What really needs an Open Source version, in any case, is Vmware Player, a piece of software which gave this scribbler the fits not too long ago. Hopefully the open sauce version of this thin client will get its bugs fixed faster. [update: installing on Fedora 10 complains about missing "rdesktop" package - D'oh]

Vmware's GPL competitor: Sun's VirtualBox
No wonder Vmware is in trouble. We've been running Sun's Virtualbox for quite some time, and are happy to report it works just fine with the Windows 7 beta - Sun claims it was the first virtualisation product to support Win7 - since its last release it also allows running 64-bit guests under a 32-bit host, if the host processor supports AMD-V.
Let's hope beleaguered Vmware can get its act together and that this move does't prove to be too little, too late. µ
Whilst VMware player and server are solid, well designed free applications (at least for personal use), VirtualBox is a pile of shit that has inconsistent compatibility across both host and guest operating systems and architectures (32 or 64 bit).
With VMWare server, I can be (reasonably) certain that any crash is due to poor code in the guest OS rather than a fault in the host VM software. With Virtualbox, my experience is the opposite - suspect VB first, check OS second.

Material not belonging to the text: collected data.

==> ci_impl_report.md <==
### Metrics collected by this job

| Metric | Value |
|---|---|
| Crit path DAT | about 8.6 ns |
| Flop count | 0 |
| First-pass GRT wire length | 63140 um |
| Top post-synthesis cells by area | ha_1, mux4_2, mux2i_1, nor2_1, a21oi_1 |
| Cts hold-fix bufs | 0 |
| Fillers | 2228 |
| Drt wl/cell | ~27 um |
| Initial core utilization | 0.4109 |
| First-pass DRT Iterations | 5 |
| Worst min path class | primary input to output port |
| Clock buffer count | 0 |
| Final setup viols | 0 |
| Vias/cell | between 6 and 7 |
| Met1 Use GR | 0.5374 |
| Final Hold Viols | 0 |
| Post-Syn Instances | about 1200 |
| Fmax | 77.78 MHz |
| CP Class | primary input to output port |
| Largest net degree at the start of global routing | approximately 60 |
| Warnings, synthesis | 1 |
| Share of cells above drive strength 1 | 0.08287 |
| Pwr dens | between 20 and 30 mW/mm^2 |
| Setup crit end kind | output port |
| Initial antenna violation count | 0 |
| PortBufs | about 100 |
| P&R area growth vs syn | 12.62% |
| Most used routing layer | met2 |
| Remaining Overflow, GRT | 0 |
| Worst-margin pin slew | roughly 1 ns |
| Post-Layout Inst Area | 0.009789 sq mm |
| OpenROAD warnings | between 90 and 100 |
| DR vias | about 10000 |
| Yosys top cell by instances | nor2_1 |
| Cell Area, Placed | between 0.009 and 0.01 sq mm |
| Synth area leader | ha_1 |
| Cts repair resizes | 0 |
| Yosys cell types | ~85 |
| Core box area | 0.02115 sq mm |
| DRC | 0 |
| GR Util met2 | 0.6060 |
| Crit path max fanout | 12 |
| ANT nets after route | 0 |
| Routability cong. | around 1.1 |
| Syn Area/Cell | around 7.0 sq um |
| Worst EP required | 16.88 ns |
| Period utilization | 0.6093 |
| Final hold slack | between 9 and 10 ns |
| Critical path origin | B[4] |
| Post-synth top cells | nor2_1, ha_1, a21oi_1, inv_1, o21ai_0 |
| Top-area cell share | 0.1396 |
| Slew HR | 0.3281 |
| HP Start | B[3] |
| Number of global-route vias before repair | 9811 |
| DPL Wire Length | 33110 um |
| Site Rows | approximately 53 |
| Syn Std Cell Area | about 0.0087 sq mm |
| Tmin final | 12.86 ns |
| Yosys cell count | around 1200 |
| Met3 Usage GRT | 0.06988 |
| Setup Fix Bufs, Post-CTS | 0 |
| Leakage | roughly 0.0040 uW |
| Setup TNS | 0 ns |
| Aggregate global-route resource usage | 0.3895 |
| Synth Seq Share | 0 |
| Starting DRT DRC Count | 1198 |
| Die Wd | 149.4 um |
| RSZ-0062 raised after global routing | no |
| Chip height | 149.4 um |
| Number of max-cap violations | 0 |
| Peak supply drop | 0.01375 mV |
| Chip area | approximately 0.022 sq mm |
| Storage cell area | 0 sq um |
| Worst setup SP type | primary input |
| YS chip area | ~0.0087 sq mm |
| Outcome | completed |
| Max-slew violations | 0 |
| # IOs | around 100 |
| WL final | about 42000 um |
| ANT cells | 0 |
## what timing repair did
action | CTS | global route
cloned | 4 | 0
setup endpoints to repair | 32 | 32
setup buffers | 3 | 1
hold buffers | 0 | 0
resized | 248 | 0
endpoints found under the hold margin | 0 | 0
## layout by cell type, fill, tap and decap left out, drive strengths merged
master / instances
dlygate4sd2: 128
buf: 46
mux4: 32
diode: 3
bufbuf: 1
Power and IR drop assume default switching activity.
==> flow/design.v <==
module Program_Counter(
    clk, reset, stall,
    br_taken, epc_taken, opcode,
    ALU_Out, epc_evec,
    PC
);
input clk, reset, stall;
input br_taken, epc_taken;
input [6:0] opcode;
input [31:0] ALU_Out, epc_evec;
output logic [31:0] PC;
always_ff @( posedge clk ) begin
        if(reset) PC <= 0;
        else if(!stall | stall ==='x | stall ==='z ) begin
            if (br_taken) PC <= ALU_Out;
            else if ((opcode == 7'b1100111) | (opcode == 7'b1101111)) PC <= ALU_Out;
            else if (epc_taken) PC <= epc_evec;
            else PC <= PC + 4;
        end
    end
endmodule
==> flow/run.sh <==
#!/bin/bash
# OpenROAD 26Q1-2900-gdf79404cd8, Yosys 0.63+post, stock flow scripts
make -C /OpenROAD-flow-scripts/flow DESIGN_CONFIG=/design/flow/config.mk WORK_HOME=/design/flow/orfs finish
==> flow/config.mk <==
export PLATFORM = sky130hd
export DESIGN_NAME = Program_Counter
export DESIGN_NICKNAME = Program_Counter
export VERILOG_FILES = /design/flow/design.v
export SDC_FILE = /design/flow/constraint.sdc
export NUM_CORES = 4
export LEC_CHECK = 1
export CORE_UTILIZATION = 30
==> flow/constraint.sdc <==
current_design Program_Counter

set clk_period 5.0
set clk_io_pct 0.2

create_clock -name clk0 -period $clk_period [get_ports {clk}]

set non_clock_inputs [all_inputs -no_clocks]
set_input_delay [expr $clk_period * $clk_io_pct] -clock clk0 $non_clock_inputs
set_output_delay [expr $clk_period * $clk_io_pct] -clock clk0 [all_outputs]
==> impl_metrics.env <==
# source this file to load flow results
export IMPL_postSynth_asyncResetShare_pct=0
export IMPL_criticalPathCategory="in2reg"
export IMPL_final_min_clock_period_ns=2.96
export IMPL_cts_repair_timing_setup_buffer_count=0
export IMPL_crit_fanout=22
export IMPL_drt_first_pass_iters=18
export IMPL_tool_warnings=27
export IMPL_cts_root_buf="clkbuf_8"
export IMPL_top_register="PC"
export IMPL_clock_sink_count=32
export IMPL_flop_cell="dfxtp_1"
export IMPL_grt_pass1_wl_mm=10.3
export IMPL_cell_count_after_synthesis=250
export IMPL_clock_tree_from_tritoncts="done"
export IMPL_setup_violations_final=0
export IMPL_dieWidth_um=84.9
export IMPL_worstSkewPairLatency_ns=0.28
export IMPL_cts_hold_buffers=0
export IMPL_largest_register_ffs=32
export IMPL_core_area_um2=6490
export IMPL_die_height_um=84.9
export IMPL_worst_setup_path_end_kind="flop"
export IMPL_detailedPlace_worstSlack_ns=1.76
export IMPL_setup_ws_ns=2.04
export IMPL_reg2regPathDepth=6
export IMPL_first_global_vias=2070
export IMPL_placement_rows=29
export IMPL_grt_use_met2_pct=28.8
export IMPL_gp_routability_congestion=0.824
export IMPL_final_fill_count=637
export IMPL_fin_tns_setup_ns=0
export IMPL_critPathMaxStageDelay_ns=0.48
export IMPL_critical_path_buffers_and_inverters=2
export IMPL_cts_clk_slew_worst_paths_ns=0.07
export IMPL_detailedRoute_firstIterationViolations=88
export IMPL_final_instance_count_excl_fill=426
export IMPL_yosys_register_bits=32
export IMPL_critPathArrivalTime_ns=3.11
export IMPL_post_route_cells_drive_above_1_share_pct=5.44
export IMPL_hold_path_class="reg2reg"
export IMPL_ctsHtreeMaxLevel=2
export IMPL_insertedDiodeCount=0
export IMPL_unrepaired_setup_endpoints_after_global_routing="false"
export IMPL_dr_total_vias=2211
export IMPL_run_status="complete, no violations"
export IMPL_place_port_buffers=105
export IMPL_timing_max_transition_violations_final=0
export IMPL_post_drt_wl_per_cell_um=15.1
export IMPL_critPathLaunchType="input pin"
export IMPL_clock_fmax_mhz=338
export IMPL_busiest_layer="met2"
export IMPL_hold_path_endpoint="PC[1]"
export IMPL_crit_family="buffers and inverters"
export IMPL_viasPerCell=5.19
export IMPL_place_inst=419
export IMPL_grtUsageTotal_pct=18.2
export IMPL_global_route_overflow_total=0
export IMPL_pin_count_of_the_biggest_net_entering_global_routing=36
export IMPL_irDropWorstVdd_mv=0.0909
export IMPL_power_density_nw_per_um2=206
export IMPL_ys_cells=250
export IMPL_cp_required_ns=5.15
export IMPL_post_cts_resize_count=0
export IMPL_reg2reg_setup_slack_ns=2.77
export IMPL_numCtsBuffers=5
export IMPL_area_growth_pct=54.5
export IMPL_skew_ns=0.00852
export IMPL_antenna_found_initial=0
export IMPL_synth_edff_count=0
export IMPL_worst_hold_startpoint="PC[1]"
export IMPL_holdPathStages=2
export IMPL_cellLeakagePower_nw=1.16
export IMPL_r2r_start="PC[2]"
export IMPL_yosysChipArea_um2=2060
export IMPL_io_pin_count=108
export IMPL_max_slew_margin_rel_pct=42.9
export IMPL_timing_final_hold_violations=0
export IMPL_crit_path_top_delay_cell="a31o_2"
export IMPL_ys_seq_share_pct=31.1
export IMPL_grt_met1_usage_pct=27.0
export IMPL_timing_worst_slew_pin_value_ns=0.854
export IMPL_ctsLongestPathBuffers=2
export IMPL_drv_cap=0
export IMPL_dp_hpwl_mm=4.58
export IMPL_mappedNetlistArea_um2=2060
export IMPL_rr_endpoint="PC[28]"
export IMPL_routed_wl_mm=6.44
export IMPL_synth_cell_types=38
export IMPL_post_route_period_util_pct=59.2
export IMPL_crit_path_cell_trace="clkdlybuf4s50_1 > and4b_1 > a31o_2 > buf_4 > nor2_1 > nand2_1 > o22ai_1"
export IMPL_use_met3_pct=3.85
export IMPL_detail_route_drc_violations=0
export IMPL_ant_nets=0
export IMPL_die_area_um2=7200
export IMPL_post_synth_cell_area_avg_um2=8.24
export IMPL_biggestRegsByFlops="PC (32)"
export IMPL_synth_yosys_warnings=2
export IMPL_fp_util_pct=31.7
area by class of cell:
type,count,area (µm²),share of cell area [%]
well taps,77,96.3,3.03
multi-input cells,198,1270,40.1
repair buffers,109,1080,34.0
flip-flops and latches,32,641,20.1
clock inverters,1,5.00,0.157
inverters,3,11.3,0.354
clock buffers,6,72.6,2.28
routing by layer:
metal	wire length [µm]	part of all wire [%]	up-vias
met5	0	0	-
met2	2860	44	72
met1	3120	49	1020
li1	-	-	1115
met3	407	6.3	4
met4	48	0.75	0
placed cells by master, fill, tap and decap left out, types with 3 or more instances in the layout:
cell type | synthesis | layout
clkdlybuf4s50_1 | 0 | 105
xnor2_1 | 7 | 7
a221oi_1 | 6 | 6
o22ai_1 | 7 | 7
nor2_1 | 13 | 13
and3_1 | 10 | 10
xor2_1 | 19 | 19
clkbuf_8 | 5 | 5
nand4_1 | 10 | 10
o21ai_0 | 15 | 15
a31oi_1 | 5 | 4
nand3_1 | 12 | 12
o211ai_1 | 4 | 4
a21oi_1 | 20 | 20
nand2b_1 | 3 | 3
inv_1 | 3 | 3
nor3_1 | 7 | 7
dfxtp_1 | 32 | 32
a211oi_1 | 5 | 5
nand2_1 | 30 | 30
a221oi_2 | 3 | 3
buf_4 | 0 | 4
mux2i_1 | 5 | 5
report_power, final:
| part | internal (W) | switching [W] | total [W] |
|---|---|---|---|
| Clock | 0.0000946 | 0.0000966 | 0.000191 |
| Sequential | 0.000274 | 0.0000228 | 0.000297 |
| Combinational | 0.000111 | 0.0000563 | 0.000167 |
| Total | 0.000480 | 0.000176 | 0.000655 |
Yosys cell counts (5+ instances only):
master    number  share of area [%]
clkbuf_1       9                1.6
a211oi_1       5                1.8
xnor2_1        7                3.0
and3_1        10                3.0
nand3_1       12                2.9
o21ai_0       15                3.6
a31oi_1        5                1.5
nand2_1       30                5.5
nor2_1        13                2.4
a21oi_1       20                4.9
o22ai_1        7                2.1
dfxtp_1       32                 31
mux2i_1        5                2.4
a221oi_1       6                2.6
nand4_1       10                3.0
clkbuf_8       5                3.3
nor3_1         7                1.7
xor2_1        19                8.1
tightest hold or removal path, delay by kind of cell (launching register included):
family / cells / cell delay, ns
muxes: 1 / 0.12
DFF: 1 / 0.31
AOI/OAI and AO/OA: 1 / 0.08
how the worst max path moves through the flow:
stage	startpoint	endpoint	depth (start not counted)
4_1_cts	opcode[0]	PC[24]	7
5_1_grt	opcode[4]	PC[29]	7
6_report	opcode[0]	PC[24]	7
per-stage QoR:
step                      hold slack (ns)  total power, W  util (%)  area (µm²)
after floorplan                     0.502        0.000365         -        2060
after global placement              0.543        0.000469      47.8        3100
after detailed placement            0.541        0.000470      47.8        3100
after CTS                           0.559        0.000665      49.0        3180
after global routing                0.597        0.000697      49.0        3180
final                               0.553        0.000655      49.0        3180
logic make-up (layout without fill, tap and decap cells):
kind of cell | Yosys count | in the layout | synth area share, %
buffers and inverters | 20 | 119 | 7.29
AND-OR/OR-AND | 69 | 69 | 21.6
flip-flops | 32 | 32 | 31.1
XOR/XNOR | 26 | 26 | 11.1
AND/OR/NAND/NOR | 97 | 97 | 25.9
multiplexers | 5 | 5 | 2.43
adder cells (fa/ha/maj) | 1 | 1 | 0.607
Power is estimated from default activity; no workload was simulated.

Does anyone else think that the future for VMWare now has a finite time limit since Microsoft have released a free alternative in Hyper-V? Regardless of product quality, one-product-companies like VMWare do not tend to have much of a lifespan after MS enters their market. Netscape anyone? How about that company making hard disk compression software? Wordstar? I think the future is more rosy for Citrix, with their XenServer product than for VMWare.
AG
Beleagued? VMware? I think you're talking about a different company, surely? Your article is not a true reflection in my opinion of the success that VMware is still sustaining, just look at their Q4 results. Also, would you please use a spell checker before you post your articles - open sauce? is this a new product from HP?!
Analysis my arse.
I believe the author of the article has little understanding of the current and emerging nature of virtualisation products. The basic virtualisation tool is now reaching the same status as a web browser. No one expects to pay for web browsers, which all offer a minimum set of expected functions. This is the case with all the free tools like VirtualPox, VMware Player, VMware Server, Virtual Iron, Xen opensource and so on.
The basic virtualisation platform is now a commodity. VMware makes its money from enterprise level businesses that need the high revenue addon products to virtualisation that enable High Availability, Dynamic Resource Management, Disaster Recovery and so on.
At the Enterprise level, Citrix/Xen is a promising but distant second to VMware and Microsoft is still laughably missing the plot in virtualisation.
Lets see dome real 'analysis' articles that compare the capabilities of enterprise features like Vmotion, XenMotion and HyperV Quick Motion.
The person who wrote this article has made it painfully obvious they have not done their homework and have no more idea about what's going on in the virtualization market that the average home user. Misspelling "source" is the cherry on top of one of the most poorly researched and written IT articles I have ever had the misfortune to read.